The report, according to Clinton, had a plan for eliminating OBL, bringing world peace, resolving the Palestinian crisis, the secret of eternal youth, and a recipe for BBQ Chicken Wings.

Monday, September 25, 2006

Pope is Not Infallible

Former singer Cat Stevens today issued a statement saying that the recent scandal with the Pope indicates that he is not by any means infallible.
Said Cat, whose nickname is Wolfy, "This goes to show you that Mr. Pope can indeed make a mistake. Islam by no means was spread by the sword. Sure, we can get violent at times, but that's only when we're defending ourselves from deadly invaders such as the US Marines or waitresses at the World Trade Center."
Cat recently performed at the Kill Them All demonstration where thousands protested the drawing of Mohammed cartoons, the statements by the Pope, and the existence of Israel.
Now known as Yusuf Islam, Cat Stevens performed his hit song Copacabana.

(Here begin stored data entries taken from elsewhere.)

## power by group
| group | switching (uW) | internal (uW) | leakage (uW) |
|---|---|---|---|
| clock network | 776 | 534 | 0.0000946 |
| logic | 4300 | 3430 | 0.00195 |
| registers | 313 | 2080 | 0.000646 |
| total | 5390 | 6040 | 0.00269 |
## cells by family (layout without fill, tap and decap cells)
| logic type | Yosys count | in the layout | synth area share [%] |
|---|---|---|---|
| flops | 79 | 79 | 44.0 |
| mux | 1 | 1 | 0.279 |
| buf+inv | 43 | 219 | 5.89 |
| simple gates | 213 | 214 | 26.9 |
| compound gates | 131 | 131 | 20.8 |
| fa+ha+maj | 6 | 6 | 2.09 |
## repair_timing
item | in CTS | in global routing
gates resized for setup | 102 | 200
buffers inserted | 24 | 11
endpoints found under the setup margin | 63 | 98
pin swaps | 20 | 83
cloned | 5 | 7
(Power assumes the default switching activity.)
`src/rtl/hex_scan_if.sv`:
```
// Host-side and display-side signals of the seven-segment scan controller.
// Latency: n/a (wires only).
// Backpressure: none; writes are always accepted.
// Signals:
//   wr_en/wr_addr/wr_data : byte-wide digit-pair write into the shadow buffer
//   blank_mask/blink_mask : live per-digit display controls
//   an_n/seg              : registered, active-low digit enables and segments
//   digit_idx             : current scan digit
//   frame_tick            : pulse on the first output cycle of digit 0 after a commit
//   upd_pending           : shadow holds writes not yet committed
interface hex_scan_if #(
    parameter int NUM_DIGITS = 8
);
    localparam int AW = $clog2(NUM_DIGITS / 2);
    localparam int DW = $clog2(NUM_DIGITS);

    logic                  wr_en;
    logic [AW-1:0]         wr_addr;
    logic [7:0]            wr_data;
    logic [NUM_DIGITS-1:0] blank_mask;
    logic [NUM_DIGITS-1:0] blink_mask;
    logic [NUM_DIGITS-1:0] an_n;
    logic [6:0]            seg;
    logic [DW-1:0]         digit_idx;
    logic                  frame_tick;
    logic                  upd_pending;

    // Host / display-consumer side.
    modport master (
        output wr_en, wr_addr, wr_data, blank_mask, blink_mask,
        input  an_n, seg, digit_idx, frame_tick, upd_pending
    );

    // Controller side.
    modport slave (
        input  wr_en, wr_addr, wr_data, blank_mask, blink_mask,
        output an_n, seg, digit_idx, frame_tick, upd_pending
    );
endinterface

```
`src/rtl/hex_scan_ctrl.sv`:
```
// Time-multiplexed 7-segment scanner with shadow/active buffers committed at frame wrap.
// Latency: an_n/seg reflect slot state one cycle later; writes show after the next commit.
// Backpressure: none; writes accepted every cycle, masks sampled live.
// Ports: clk, rst_n (async active-low), bus (hex_scan_if.slave: write port,
//        blank/blink masks, an_n, seg, digit_idx, frame_tick, upd_pending).
module hex_scan_ctrl #(
    parameter int NUM_DIGITS   = 8,
    parameter int SCAN_DIV     = 50000,
    parameter int DEAD         = 4,
    parameter int BLINK_FRAMES = 64
) (
    input  logic        clk,
    input  logic        rst_n,
    hex_scan_if.slave   bus
);
    localparam int AW = $clog2(NUM_DIGITS / 2);
    localparam int DW = $clog2(NUM_DIGITS);
    localparam int CW = (SCAN_DIV > 1) ? $clog2(SCAN_DIV) : 1;
    localparam int BW = (BLINK_FRAMES > 1) ? $clog2(BLINK_FRAMES) : 1;

    localparam logic [CW-1:0] DIV_LAST   = CW'(SCAN_DIV - 1);
    localparam logic [DW-1:0] DIGIT_LAST = DW'(NUM_DIGITS - 1);
    localparam logic [BW-1:0] BLINK_LAST = BW'(BLINK_FRAMES - 1);
    localparam logic [CW:0]   DEAD_LIM   = (CW + 1)'(DEAD);
    localparam logic [NUM_DIGITS-1:0] ONE = {{(NUM_DIGITS - 1){1'b0}}, 1'b1};

    // ------------------------------------------------------------------
    // Scan state
    // ------------------------------------------------------------------
    logic [CW-1:0] div_cnt;
    logic [DW-1:0] digit_idx;
    logic [BW-1:0] blink_cnt;
    logic          blink_phase;   // 1 = blinking digits visible

    logic [3:0]    shadow [NUM_DIGITS];
    logic [3:0]    active [NUM_DIGITS];
    logic          upd_pending;

    logic [NUM_DIGITS-1:0] an_q;
    logic [6:0]            seg_q;
    logic                  tick_arm;
    logic                  frame_tick_q;

    logic slot_end;
    logic wrap;

    assign slot_end = (div_cnt == DIV_LAST);
    assign wrap     = slot_end && (digit_idx == DIGIT_LAST);

    // Digit-pair addressing: pair k covers digits 2k (low nibble) and 2k+1.
    logic [DW-1:0] wr_lo_idx;
    logic [DW-1:0] wr_hi_idx;

    assign wr_lo_idx = {bus.wr_addr, 1'b0};
    assign wr_hi_idx = {bus.wr_addr, 1'b1};

    // ------------------------------------------------------------------
    // Shared decoder: one nibble mux feeding one hex-to-segment table.
    // ------------------------------------------------------------------
    logic [3:0] cur_nib;
    logic [6:0] dec_seg;

    assign cur_nib = active[digit_idx];

    always_comb begin
        dec_seg = 7'h7F;
        case (cur_nib)
            4'h0: dec_seg = 7'h40;
            4'h1: dec_seg = 7'h79;
            4'h2: dec_seg = 7'h24;
            4'h3: dec_seg = 7'h30;
            4'h4: dec_seg = 7'h19;
            4'h5: dec_seg = 7'h12;
            4'h6: dec_seg = 7'h02;
            4'h7: dec_seg = 7'h78;
            4'h8: dec_seg = 7'h00;
            4'h9: dec_seg = 7'h10;
            4'hA: dec_seg = 7'h08;
            4'hB: dec_seg = 7'h03;
            4'hC: dec_seg = 7'h46;
            4'hD: dec_seg = 7'h21;
            4'hE: dec_seg = 7'h06;
            4'hF: dec_seg = 7'h0E;
            default: dec_seg = 7'h7F;
        endcase
    end

    // Next-cycle output values computed from the current slot state.
    logic                  in_dead;
    logic                  dark;
    logic [NUM_DIGITS-1:0] an_nxt;
    logic [6:0]            seg_nxt;

    assign in_dead = ({1'b0, div_cnt} < DEAD_LIM);
    assign dark    = bus.blank_mask[digit_idx] ||
                     (bus.blink_mask[digit_idx] && !blink_phase);
    assign an_nxt  = in_dead ? {NUM_DIGITS{1'b1}} : ~(ONE << digit_idx);
    assign seg_nxt = dark ? 7'h7F : dec_seg;

    // ------------------------------------------------------------------
    // Counters
    // ------------------------------------------------------------------
    always_ff @(posedge clk or negedge rst_n) begin
        if (!rst_n) begin
            div_cnt     <= '0;
            digit_idx   <= '0;
            blink_cnt   <= '0;
            blink_phase <= 1'b1;
        end else begin
            if (slot_end) begin
                div_cnt <= '0;
                if (digit_idx == DIGIT_LAST) begin
                    digit_idx <= '0;
                end else begin
                    digit_idx <= digit_idx + DW'(1);
                end
            end else begin
                div_cnt <= div_cnt + CW'(1);
            end

            if (wrap) begin
                if (blink_cnt == BLINK_LAST) begin
                    blink_cnt   <= '0;
                    blink_phase <= ~blink_phase;
                end else begin
                    blink_cnt <= blink_cnt + BW'(1);
                end
            end
        end
    end

    // ------------------------------------------------------------------
    // Buffers. A write in the commit cycle lands in shadow only: active
    // takes the pre-write shadow, and upd_pending stays set for next frame.
    // ------------------------------------------------------------------
    always_ff @(posedge clk or negedge rst_n) begin
        if (!rst_n) begin
            for (int i = 0; i < NUM_DIGITS; i++) begin
                shadow[i] <= 4'h0;
                active[i] <= 4'h0;
            end
            upd_pending <= 1'b0;
        end else begin
            if (wrap) begin
                for (int i = 0; i < NUM_DIGITS; i++) begin
                    active[i] <= shadow[i];
                end
            end

            if (bus.wr_en) begin
                shadow[wr_lo_idx] <= bus.wr_data[3:0];
                shadow[wr_hi_idx] <= bus.wr_data[7:4];
            end

            if (bus.wr_en) begin
                upd_pending <= 1'b1;
            end else if (wrap) begin
                upd_pending <= 1'b0;
            end
        end
    end

    // ------------------------------------------------------------------
    // Output registers. frame_tick is delayed twice after the commit so it
    // lines up with the first registered output of digit 0; the post-reset
    // frame has no preceding commit and therefore no tick.
    // ------------------------------------------------------------------
    always_ff @(posedge clk or negedge rst_n) begin
        if (!rst_n) begin
            an_q         <= {NUM_DIGITS{1'b1}};
            seg_q        <= 7'h7F;
            tick_arm     <= 1'b0;
            frame_tick_q <= 1'b0;
        end else begin
            an_q         <= an_nxt;
            seg_q        <= seg_nxt;
            tick_arm     <= wrap;
            frame_tick_q <= tick_arm;
        end
    end

    assign bus.an_n        = an_q;
    assign bus.seg         = seg_q;
    assign bus.digit_idx   = digit_idx;
    assign bus.frame_tick  = frame_tick_q;
    assign bus.upd_pending = upd_pending;

endmodule

```
`src/flat_wrapper.sv`:
```
// flat-port wrapper written by rule: the top's interface ports become plain ports
module hex_scan_ctrl_flat 
#(
    parameter int NUM_DIGITS   = 8,
    parameter int SCAN_DIV     = 50000,
    parameter int DEAD         = 4,
    parameter int BLINK_FRAMES = 64
)
  (clk, rst_n, bus_wr_en, bus_wr_addr, bus_wr_data, bus_blank_mask, bus_blink_mask, bus_an_n, bus_seg, bus_digit_idx, bus_frame_tick, bus_upd_pending);
  hex_scan_if #(.NUM_DIGITS(NUM_DIGITS)) bus_i ();
  input  logic clk;
  input  logic rst_n;
  input wire logic [$bits(bus_i.wr_en)-1:0] bus_wr_en;
  input wire logic [$bits(bus_i.wr_addr)-1:0] bus_wr_addr;
  input wire logic [$bits(bus_i.wr_data)-1:0] bus_wr_data;
  input wire logic [$bits(bus_i.blank_mask)-1:0] bus_blank_mask;
  input wire logic [$bits(bus_i.blink_mask)-1:0] bus_blink_mask;
  output wire logic [$bits(bus_i.an_n)-1:0] bus_an_n;
  output wire logic [$bits(bus_i.seg)-1:0] bus_seg;
  output wire logic [$bits(bus_i.digit_idx)-1:0] bus_digit_idx;
  output wire logic [$bits(bus_i.frame_tick)-1:0] bus_frame_tick;
  output wire logic [$bits(bus_i.upd_pending)-1:0] bus_upd_pending;
  assign bus_i.wr_en = bus_wr_en;
  assign bus_i.wr_addr = bus_wr_addr;
  assign bus_i.wr_data = bus_wr_data;
  assign bus_i.blank_mask = bus_blank_mask;
  assign bus_i.blink_mask = bus_blink_mask;
  assign bus_an_n = bus_i.an_n;
  assign bus_seg = bus_i.seg;
  assign bus_digit_idx = bus_i.digit_idx;
  assign bus_frame_tick = bus_i.frame_tick;
  assign bus_upd_pending = bus_i.upd_pending;
  hex_scan_ctrl #(.NUM_DIGITS(NUM_DIGITS), .SCAN_DIV(SCAN_DIV), .DEAD(DEAD), .BLINK_FRAMES(BLINK_FRAMES)) u_core (.clk(clk), .rst_n(rst_n), .bus(bus_i));
endmodule
```
`config.mk`:
```
export PLATFORM = sky130hd
export DESIGN_NAME = hex_scan_ctrl_flat
export DESIGN_NICKNAME = d
export VERILOG_FILES = /design/src/rtl/hex_scan_if.sv /design/src/rtl/hex_scan_ctrl.sv /design/src/flat_wrapper.sv
export SDC_FILE = /design/constraint.sdc
export NUM_CORES = 1
export LEC_CHECK = 0
export CAP_MARGIN = 20
export CELL_PAD_IN_SITES_DETAIL_PLACEMENT = 1
export CELL_PAD_IN_SITES_GLOBAL_PLACEMENT = 1
export CORE_MARGIN = 2
export CORE_UTILIZATION = 40
export DETAILED_ROUTE_END_ITERATION = 16
export DONT_BUFFER_PORTS = 1
export PLACE_DENSITY = 0.7
export RECOVER_POWER = 25
export SYNTH_ARGS = -nofsm -noshare
export SYNTH_HDL_FRONTEND = slang
export SYNTH_SLANG_ARGS = --single-unit
```
`constraint.sdc`:
```
create_clock -name clk -period 2.7 [get_ports clk]
set_input_delay 0.54 -clock clk [delete_from_list [all_inputs] [get_ports clk]]
set_output_delay 0.54 -clock clk [all_outputs]
set_load 0.05 [all_outputs]
```
## config.mk

```make
export PLATFORM = sky130hd
export DESIGN_NAME = data_mem_responder
export DESIGN_NICKNAME = d
export VERILOG_FILES = /design/src/rtl/data_mem_responder.sv
export SDC_FILE = /design/constraint.sdc
export NUM_CORES = 2
export LEC_CHECK = 0
export CAP_MARGIN = 20
export CORE_ASPECT_RATIO = 1.1
export CORE_MARGIN = 2
export CORE_UTILIZATION = 55
export CTS_CLUSTER_SIZE = 8
export DETAILED_ROUTE_END_ITERATION = 8
export PLACE_DENSITY = 0.69
export SYNTH_ARGS = -nofsm -noshare
export SYNTH_HDL_FRONTEND = slang
export SYNTH_SLANG_ARGS = --single-unit
export TNS_END_PERCENT = 10
```

## constraint.sdc

```tcl
create_clock -name clk -period 2.2 [get_ports clk]
set_input_delay 0.22 -clock clk [delete_from_list [all_inputs] [get_ports clk]]
set_output_delay 0.22 -clock clk [all_outputs]
set_load 0.005 [all_outputs]
```

## src/rtl/data_mem_responder.sv

```systemverilog
// data_mem_responder
//   Word-organised data memory for a small core, with a test mailbox that
//   watches stores into a byte-address window and latches a pass/fail
//   verdict.
//
// Ports
//   clk          single clock, all state updates on the rising edge
//   reset        asynchronous active-low reset (storage is not cleared)
//   MemWrite     store request, sampled on the rising edge
//   MemWidth     store width: 00 word, 01 half, 10 byte, 11 reserved
//   DataAdr      byte address from the core
//   WriteData    store data, LSB-aligned
//   ReadData     combinational read of the word at DataAdr (0 when out of range)
//   TestDone     mailbox verdict reached
//   TestPass     verdict is pass
//   MisalignErr  sticky flag: an illegal store was dropped
//   WriteCount   saturating count of accepted stores
module data_mem_responder #(
    parameter int unsigned DEPTH_WORDS = 64,
    parameter logic [31:0] PASS_ADDR   = 32'd100,
    parameter logic [31:0] PASS_VALUE  = 32'd25,
    parameter logic [31:0] IGNORE_ADDR = 32'd96,
    parameter logic [31:0] WIN_LO      = 32'd90,
    parameter logic [31:0] WIN_HI      = 32'd120
) (
    input  logic        clk,
    input  logic        reset,
    input  logic        MemWrite,
    input  logic [1:0]  MemWidth,
    input  logic [31:0] DataAdr,
    input  logic [31:0] WriteData,
    output logic [31:0] ReadData,
    output logic        TestDone,
    output logic        TestPass,
    output logic        MisalignErr,
    output logic [15:0] WriteCount
);

    localparam int unsigned AW = (DEPTH_WORDS > 1) ? $clog2(DEPTH_WORDS) : 1;

    typedef enum logic [1:0] {
        IDLE,
        PASS,
        FAIL
    } state_t;

    logic [31:0]   mem [DEPTH_WORDS];

    logic [1:0]    rst_sync;
    logic          active;
    logic [29:0]   word_idx;
    logic [AW-1:0] mem_idx;
    logic          in_range;
    logic          legal;
    logic [3:0]    lane_en;
    logic [31:0]   lane_data;
    logic          store_req;
    logic          accept;
    logic          illegal;
    logic          win_hit;
    state_t        state_q;
    state_t        state_d;

    // Release of reset is re-timed through two flops; stores are only
    // honoured once the second flop has seen the release.
    always_ff @(posedge clk or negedge reset) begin
        if (!reset) begin
            rst_sync <= '0;
        end else begin
            rst_sync <= {rst_sync[0], 1'b1};
        end
    end

    assign active    = rst_sync[1];
    assign word_idx  = DataAdr[31:2];
    assign mem_idx   = word_idx[AW-1:0];
    assign in_range  = ({2'b00, word_idx} < DEPTH_WORDS);
    assign store_req = MemWrite && active;
    assign accept    = store_req && legal && in_range;
    assign illegal   = store_req && !legal;
    assign win_hit   = (DataAdr > WIN_LO) && (DataAdr < WIN_HI);

    // Width decode: replicate the LSB-aligned data across all lanes so the
    // lane enables alone decide which bytes land.
    always_comb begin
        legal     = 1'b0;
        lane_en   = '0;
        lane_data = '0;
        case (MemWidth)
            2'b00: begin
                if (DataAdr[1:0] == 2'b00) begin
                    legal     = 1'b1;
                    lane_en   = 4'b1111;
                    lane_data = WriteData;
                end
            end
            2'b01: begin
                if (!DataAdr[0]) begin
                    legal     = 1'b1;
                    lane_en   = DataAdr[1] ? 4'b1100 : 4'b0011;
                    lane_data = {2{WriteData[15:0]}};
                end
            end
            2'b10: begin
                legal     = 1'b1;
                lane_en   = 4'b0001 << DataAdr[1:0];
                lane_data = {4{WriteData[7:0]}};
            end
            default: begin
                legal = 1'b0;
            end
        endcase
    end

    // Storage has no reset so its contents survive a mid-test reset.
    always_ff @(posedge clk) begin
        if (accept) begin
            for (int unsigned i = 0; i < 4; i++) begin
                if (lane_en[i]) begin
                    mem[mem_idx][8*i +: 8] <= lane_data[8*i +: 8];
                end
            end
        end
    end

    always_comb begin
        ReadData = '0;
        if (in_range) begin
            ReadData = mem[mem_idx];
        end
    end

    always_ff @(posedge clk or negedge reset) begin
        if (!reset) begin
            MisalignErr <= 1'b0;
            WriteCount  <= '0;
        end else begin
            if (illegal) begin
                MisalignErr <= 1'b1;
            end
            if (accept && (WriteCount != '1)) begin
                WriteCount <= WriteCount + 16'd1;
            end
        end
    end

    always_ff @(posedge clk or negedge reset) begin
        if (!reset) begin
            state_q <= IDLE;
        end else begin
            state_q <= state_d;
        end
    end

    // Any store into the window decides the verdict, whatever its width,
    // legality or range; the ignore address is the one exemption.
    always_comb begin
        state_d  = state_q;
        TestDone = 1'b0;
        TestPass = 1'b0;
        case (state_q)
            IDLE: begin
                if (store_req && win_hit) begin
                    if ((DataAdr == PASS_ADDR) && (WriteData == PASS_VALUE)) begin
                        state_d = PASS;
                    end else if (DataAdr == IGNORE_ADDR) begin
                        state_d = IDLE;
                    end else begin
                        state_d = FAIL;
                    end
                end
            end
            PASS: begin
                TestDone = 1'b1;
                TestPass = 1'b1;
            end
            FAIL: begin
                TestDone = 1'b1;
            end
            default: begin
                state_d = IDLE;
            end
        endcase
    end

endmodule

```

==> results.md <==
- Status: complete, but fails checks
- Failing checks: setup timing
- ANT nets after route: 0
- CTS Buf Count: slightly above 300
- CP cell instances: mux4_2 > a22oi_2 > a32oi_2 > o41a_1 > buf_2
- Synthesized area: roughly 80000 um^2
- Maximum vdd drop: slightly below 900 uV
- Cell Int Power: between 70 and 80 mW
- DRT iter0 DRCs: approximately 6700
- FF-to-FF path depth: 7
- CTS tree: yes
- Count of final setup violators: 40
- Worst Path Max Fanout: 1
- Share of layout cells above drive strength 1: 0.3905
- Worst path max stage delay: roughly 0.54 ns
- Final Hold Fails: 0
- Clk slew on worst S/H paths: around 0.05 ns
- Dpl cell area: about 93000 um^2
- Drt first pass iters: 6
- DRC viols: 0
- Die width: approximately 370 um
- Hold Crit Depth: 5
- Largest net degree at the start of global routing: between 60 and 70
- Hold WC Path Type: in2reg
- CTS Root Cell: clkbuf_16
- Nets@finish: roughly 5400
- Startpoint types: register
- Setup slack, reg-to-reg: about 0.080 ns
- GRT Residual Overflow: 0
- Critical Path AT: about 2.8 ns
- Synthesis-stage register bit count: 2069
- Combinational power share: 0.059
- Boundary Pins: 120
- Most common cell in the netlist: edfxtp_1
- Switch share: 0.2089
- Crit path from: mem[43][30]
- Pre-CTS setup slack: -1.594 ns
- Synth area leader: edfxtp_1
- Die area: 151500 um^2
- Worst path top cell family by delay: compound AO/OA/AOI/OAI gates
- Total power: approximately 89 mW
- Syn_nets: between 4000 and 5000
- Termination of the worst setup path: ReadData[30]
- Asr flop ratio synth: 0.01015
- CTS H-tree depth: 5
- # clock sinks: 2069
- Global-route wire length before repair: approximately 340000 um
- WL/cell: between 30 and 40 um
- Reg-to-Reg End: mem[17][9]
- Area delta synth->final: 25.21%
- Max-slew violations: 0
- Synth area leaders: edfxtp_1 (75%), mux4_2 (11%), nor2_1 (1.7%)
- Worst slew pin tran: 0.6924 ns
- Buf/Inv on CP: 1
- Sequential fraction of design power: 0.489
- Post-synth top flop: edfxtp_1
- Setup WS post-layout: -0.8090 ns
- Site Rows: 148
- Crit Path Category: reg2out
- Top cells by count, synth: edfxtp_1 (2048), mux4_2 (382), nor2_1 (378), nand2_1 (219), mux2i_1 (137)
- Vias/cell: approximately 6.6
- Post-layout util: 0.6923
- Max Clock Skew: slightly below 0.04 ns
- Maxcap violations: 0
- Yosys top cell area share: 0.7537
- YS warnings: 0
- Detailed placement HPWL: approximately 160000 um
- Detailed-route via count: around 48000
- Max layer used: met5
- Clock buffer depth: 4
- CP max-delay cell: mux4_2
- Slew margin rel.: 0.5372
- Die height: around 410 um
- CP Capture Type: output pin
- Metal3 WL: roughly 30000 um
- Clock latency on the worst-skew pair: roughly 0.91 ns
- Post-synthesis cell type count: between 70 and 80
- NetSw: about 19 mW
- DRT Wirelength: between 200000 and 250000 um
- WL met1: between 80000 and 90000 um
- RSZ-0062 raised after global routing: true
- TNS Setup: -20.76 ns
- Core ar.: roughly 150000 um^2
- Sequential area share after synthesis: 0.7601
- Initial Utilization: 0.5529
- Leak: 36.31 nW
- Post-Synthesis Cells: 4181
- FMAX: 0.3323 GHz
- R2r startpoint: rst_sync[1]
- Period utilization: 1.368
- Post-synth EDFFs: just over 2000
- Vias in the first global route: 48290
- Critical Path RT: ~2 ns
- Period minus WS final: 3.009 ns
- Clock network power share: 0.452
- Syn avg cell area: 19.52 um^2
- Global-route usage over all layers: 0.3221
- Cell Pwr Density: a little under 900 nW/um^2
- GP Congestion: roughly 1
- Post-route cell area: just over 100000 um^2
- Stages on the worst setup path: 5
- Antenna violations before repair: 8
- Port bufs: about 120
- Met2 wire length: 113300 um
[src/rtl/spi_pkg.sv]
// Shared types and helpers for the parametrised SPI master.
package spi_pkg;

  typedef enum logic [2:0] {
    IDLE,
    CS_SETUP,
    XFER,
    CS_HOLD,
    BURST_WAIT
  } spi_state_e;

  // {cpol, cpha}
  localparam logic [1:0] SPI_MODE0 = 2'b00;
  localparam logic [1:0] SPI_MODE1 = 2'b01;
  localparam logic [1:0] SPI_MODE2 = 2'b10;
  localparam logic [1:0] SPI_MODE3 = 2'b11;

  function automatic int cs_width(input int n);
    return (n > 1) ? $clog2(n) : 1;
  endfunction

endpackage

New Report: Great Satan Not Defeated!

In a stunning setback to the Al Queda network, a new report by their internal departments indicate that the war against the Great Satan has only escalated.

“It was one of those Bin Laden myths that something like this would work,” said an Al Queda operative who insisted on being identified as Mohammed X.

This report is causing an uproar among the Al Queda intellectuals such as Osama Bin Laden and John F. Kerry (who served in Vietnam).

When asked for comment OBL had the following statement: “We apparently misjudged America. We figured that if we attacked them that this horrible Great Satan would somehow surrender. We are looking at our internal data reports to figure out what went wrong. By all rights, they should have thrown up their hands in surrender. At this point, we speculate that we grossly over counted the number of Democrats.”

Al Queda is currently analyzing all of its options including choosing easier targets such as women, children, and the Pope. Other options available include converting Islam into a religion of peace. Unfortunately, all attempts at this have lead to violent protests.

Saturday, September 23, 2006

CIA Announces New Tools in GWOT

Inspired by the latest news that Osama Bin Laden may be dead from typhoid, the CIA today announced a new program for dealing with terrorists.

A CIA Spokesman issued the following statement.

"We understand the key to capturing foreign terrorists is to have a strong
intelligence network. This is difficult for us since our intelligence gathering
is limited to eavesdropping at cafes, asking Israeli intelligence for
information, and surfing My Space. We felt a better approach was to
use the most powerful resources for exterminating these threats. At this point
we are looking at spreading typhoid, encouraging terrorists to eat spinach,
and investigating the benefits of atherosclerosis."

In other news, the CIA is no closer to finding the new head of the Al Queda network but sources speculate that he may indeed have bursitis.